Post conflict, Albanians in Macedonia have placed new statues of Albanian historical figures like Skanderbeg in Skopje and named schools after such individuals while memorials have been erected for fallen KLA and NLA fighters. These developments have increased tensions between Albanians and Macedonians. The figure of Saint Mother Teresa (1910-1997), a Catholic Albanian nun born in Skopje has been used for nationalist purposes within Macedonia as her origins have been contested and her legacy claimed by some Macedonian and Albanian elites from the local political and academic spectrum.

Within the context of societal image and stereotypes, Albanian nationalist constructs perceives the other such as the Macedonians as ignorant, and similar views exist on the Macedonian side of Albanians. Albanian nationalists view Macedonian ethnicity as invented by the Yugoslavs to weaken Serbia, prevent other identities forming and to legitimise the existence of a Macedonian republic in communist Yugoslavia. Macedonians are referred to by Albanians as an ethnic collectivity with the term Shkie (Slavs) that also carries pejorative connotations. Some Macedonian commentators have worried that Albanian nationalists view Macedonians as being without historic territorial rights over areas in Macedonia that would become part of a Greater Albania and lay claim to almost half of the territory of the republic as was once promoted by the League of Prizren.

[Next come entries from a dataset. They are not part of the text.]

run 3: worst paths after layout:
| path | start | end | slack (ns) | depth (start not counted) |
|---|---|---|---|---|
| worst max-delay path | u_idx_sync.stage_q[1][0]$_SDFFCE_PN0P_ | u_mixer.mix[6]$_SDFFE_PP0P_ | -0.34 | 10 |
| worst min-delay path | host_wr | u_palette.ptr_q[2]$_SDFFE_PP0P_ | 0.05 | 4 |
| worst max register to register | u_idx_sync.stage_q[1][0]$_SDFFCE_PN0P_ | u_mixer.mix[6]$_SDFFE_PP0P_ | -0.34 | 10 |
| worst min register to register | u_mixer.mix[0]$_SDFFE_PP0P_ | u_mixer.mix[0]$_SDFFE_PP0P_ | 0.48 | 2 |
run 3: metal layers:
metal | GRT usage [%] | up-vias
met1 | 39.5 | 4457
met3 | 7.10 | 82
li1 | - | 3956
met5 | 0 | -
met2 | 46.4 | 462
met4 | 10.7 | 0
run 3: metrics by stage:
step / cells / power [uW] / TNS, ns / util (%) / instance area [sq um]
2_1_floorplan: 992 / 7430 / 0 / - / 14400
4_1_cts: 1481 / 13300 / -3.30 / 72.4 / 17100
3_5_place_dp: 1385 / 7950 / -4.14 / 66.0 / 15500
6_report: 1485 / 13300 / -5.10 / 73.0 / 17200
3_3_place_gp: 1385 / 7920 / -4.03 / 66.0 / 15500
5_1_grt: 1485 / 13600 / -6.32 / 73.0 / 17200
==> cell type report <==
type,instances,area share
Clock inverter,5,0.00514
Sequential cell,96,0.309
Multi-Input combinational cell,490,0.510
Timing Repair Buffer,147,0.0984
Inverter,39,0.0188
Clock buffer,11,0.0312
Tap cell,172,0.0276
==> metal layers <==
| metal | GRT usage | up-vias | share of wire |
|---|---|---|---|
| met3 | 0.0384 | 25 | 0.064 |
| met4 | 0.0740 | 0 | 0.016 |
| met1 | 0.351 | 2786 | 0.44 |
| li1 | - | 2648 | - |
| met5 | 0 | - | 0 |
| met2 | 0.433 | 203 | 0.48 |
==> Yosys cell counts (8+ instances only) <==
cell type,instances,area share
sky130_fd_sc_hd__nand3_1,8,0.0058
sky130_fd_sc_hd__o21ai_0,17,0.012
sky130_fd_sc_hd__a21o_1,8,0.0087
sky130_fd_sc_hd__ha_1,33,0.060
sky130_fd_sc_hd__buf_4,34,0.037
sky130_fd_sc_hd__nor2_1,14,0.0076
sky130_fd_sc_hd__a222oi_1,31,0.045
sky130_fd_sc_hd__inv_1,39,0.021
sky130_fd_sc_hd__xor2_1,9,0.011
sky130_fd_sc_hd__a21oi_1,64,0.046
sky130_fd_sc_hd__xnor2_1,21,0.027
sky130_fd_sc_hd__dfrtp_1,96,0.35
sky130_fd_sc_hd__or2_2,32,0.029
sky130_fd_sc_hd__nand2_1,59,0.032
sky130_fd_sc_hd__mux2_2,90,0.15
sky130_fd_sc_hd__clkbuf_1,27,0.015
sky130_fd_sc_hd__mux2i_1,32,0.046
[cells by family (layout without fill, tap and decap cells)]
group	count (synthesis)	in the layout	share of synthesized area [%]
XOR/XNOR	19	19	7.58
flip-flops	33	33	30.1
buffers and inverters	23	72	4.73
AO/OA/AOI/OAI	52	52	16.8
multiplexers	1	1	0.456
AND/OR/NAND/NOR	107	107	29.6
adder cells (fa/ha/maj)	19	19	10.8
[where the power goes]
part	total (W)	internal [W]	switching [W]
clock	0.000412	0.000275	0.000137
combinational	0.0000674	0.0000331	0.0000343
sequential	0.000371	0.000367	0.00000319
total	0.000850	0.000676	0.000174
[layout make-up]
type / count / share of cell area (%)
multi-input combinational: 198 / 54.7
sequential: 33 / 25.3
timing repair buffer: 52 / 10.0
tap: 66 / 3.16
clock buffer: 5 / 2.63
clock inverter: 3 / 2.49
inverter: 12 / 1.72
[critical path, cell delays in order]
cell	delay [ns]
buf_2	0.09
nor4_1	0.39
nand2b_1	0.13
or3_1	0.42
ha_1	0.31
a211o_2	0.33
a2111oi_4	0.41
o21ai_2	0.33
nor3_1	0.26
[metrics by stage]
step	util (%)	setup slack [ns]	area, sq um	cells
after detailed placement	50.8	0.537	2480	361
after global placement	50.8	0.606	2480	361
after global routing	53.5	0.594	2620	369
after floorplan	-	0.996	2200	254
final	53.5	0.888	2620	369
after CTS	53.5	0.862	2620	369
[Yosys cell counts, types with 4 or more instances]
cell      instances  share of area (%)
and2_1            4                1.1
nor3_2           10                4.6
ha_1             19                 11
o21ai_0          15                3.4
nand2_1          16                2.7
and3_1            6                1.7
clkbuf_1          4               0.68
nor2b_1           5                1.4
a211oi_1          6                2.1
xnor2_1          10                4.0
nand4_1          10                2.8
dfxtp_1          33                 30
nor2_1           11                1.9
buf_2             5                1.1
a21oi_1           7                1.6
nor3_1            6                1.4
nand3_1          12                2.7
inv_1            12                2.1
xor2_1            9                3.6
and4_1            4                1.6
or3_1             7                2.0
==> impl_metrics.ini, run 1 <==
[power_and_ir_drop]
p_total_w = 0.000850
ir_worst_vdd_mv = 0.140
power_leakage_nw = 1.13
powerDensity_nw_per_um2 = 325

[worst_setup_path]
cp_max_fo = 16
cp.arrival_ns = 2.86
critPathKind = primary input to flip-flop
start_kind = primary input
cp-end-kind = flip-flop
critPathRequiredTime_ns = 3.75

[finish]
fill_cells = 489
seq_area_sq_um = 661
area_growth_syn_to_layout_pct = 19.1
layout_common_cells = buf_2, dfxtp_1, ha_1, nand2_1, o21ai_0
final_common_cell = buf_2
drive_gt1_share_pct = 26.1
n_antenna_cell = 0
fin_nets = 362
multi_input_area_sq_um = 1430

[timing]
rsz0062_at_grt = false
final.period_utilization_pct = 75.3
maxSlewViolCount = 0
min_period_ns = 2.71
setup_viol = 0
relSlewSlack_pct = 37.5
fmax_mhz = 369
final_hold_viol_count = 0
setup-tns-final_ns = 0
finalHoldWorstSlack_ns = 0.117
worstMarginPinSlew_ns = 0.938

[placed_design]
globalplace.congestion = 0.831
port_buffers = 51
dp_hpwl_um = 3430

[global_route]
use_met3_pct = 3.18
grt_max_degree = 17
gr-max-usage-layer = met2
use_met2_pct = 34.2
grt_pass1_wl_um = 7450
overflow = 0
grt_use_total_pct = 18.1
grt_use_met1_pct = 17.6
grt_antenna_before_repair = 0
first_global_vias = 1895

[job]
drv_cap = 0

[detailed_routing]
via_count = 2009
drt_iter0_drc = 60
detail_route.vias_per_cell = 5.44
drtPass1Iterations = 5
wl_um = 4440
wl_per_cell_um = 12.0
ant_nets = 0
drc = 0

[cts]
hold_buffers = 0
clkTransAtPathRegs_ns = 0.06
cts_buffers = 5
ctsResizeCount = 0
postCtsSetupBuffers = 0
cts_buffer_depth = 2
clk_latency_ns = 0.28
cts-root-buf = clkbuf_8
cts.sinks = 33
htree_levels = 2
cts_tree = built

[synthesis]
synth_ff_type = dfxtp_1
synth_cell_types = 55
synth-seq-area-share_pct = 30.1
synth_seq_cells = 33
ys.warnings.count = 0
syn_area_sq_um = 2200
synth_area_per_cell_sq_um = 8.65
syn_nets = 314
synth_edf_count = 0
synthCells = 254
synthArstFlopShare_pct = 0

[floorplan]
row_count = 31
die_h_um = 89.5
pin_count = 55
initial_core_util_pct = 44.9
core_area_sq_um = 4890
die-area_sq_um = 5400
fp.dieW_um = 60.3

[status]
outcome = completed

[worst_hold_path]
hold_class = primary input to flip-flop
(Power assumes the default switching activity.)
$ cat config.mk
export PLATFORM = sky130hd
export DESIGN_NAME = irq_vec_sel
export DESIGN_NICKNAME = d
export VERILOG_FILES = /design/src/rtl/irq_vec_pkg.sv /design/src/rtl/irq_pend_cap.sv /design/src/rtl/irq_prio_pick.sv /design/src/rtl/irq_vec_addr.sv /design/src/rtl/irq_vec_sel.sv
export SDC_FILE = /design/constraint.sdc
export NUM_CORES = 1
export LEC_CHECK = 0
export CAP_MARGIN = 40
export CORE_MARGIN = 2
export CORE_UTILIZATION = 52
export DETAILED_ROUTE_END_ITERATION = 12
export PLACE_DENSITY = 0.86
export SLEW_MARGIN = 10
export SYNTH_ARGS = -nofsm -noshare
export SYNTH_HDL_FRONTEND = slang
export SYNTH_SLANG_ARGS = --single-unit
$ cat constraint.sdc
create_clock -name clk -period 8.9 [get_ports clk]
set_clock_uncertainty 0.2 [all_clocks]
set_input_delay 2.225 -clock clk [delete_from_list [all_inputs] [get_ports clk]]
set_output_delay 2.225 -clock clk [all_outputs]
set_load 0.03 [all_outputs]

In the political sphere Albanian parties maintain secular and nationalistic platforms while supporting the secular framework of the state with an insistence on protecting Islam and the culture of Muslim constituents along with control and interference of Muslim institutions. Unlike Albania and Kosovo, national identity and Islam are traditionally linked and stronger among Albanians from Macedonia. The status of Albanians being a minority in Macedonia and that most are Muslims have blended national and religious identity in opposition to the Orthodox Slavic Macedonian majority. Some Muslim Albanian establishment figures in Macedonia hold that view that being a good Muslim is synonymous with being Albanian. Language remains an important marker of ethnic Albanian identity in Macedonia. Upper Reka, a region of western Macedonia, is home to a Christian Orthodox Albanian speaking population that self identifies as Macedonians. Controversies amongst Upper Reka Orthodox Christians have arisen over identity and the church with a few prominent individuals publicly declaring an Albanian identity or origin and others calling for an Albanian Orthodox Church to be present within the region.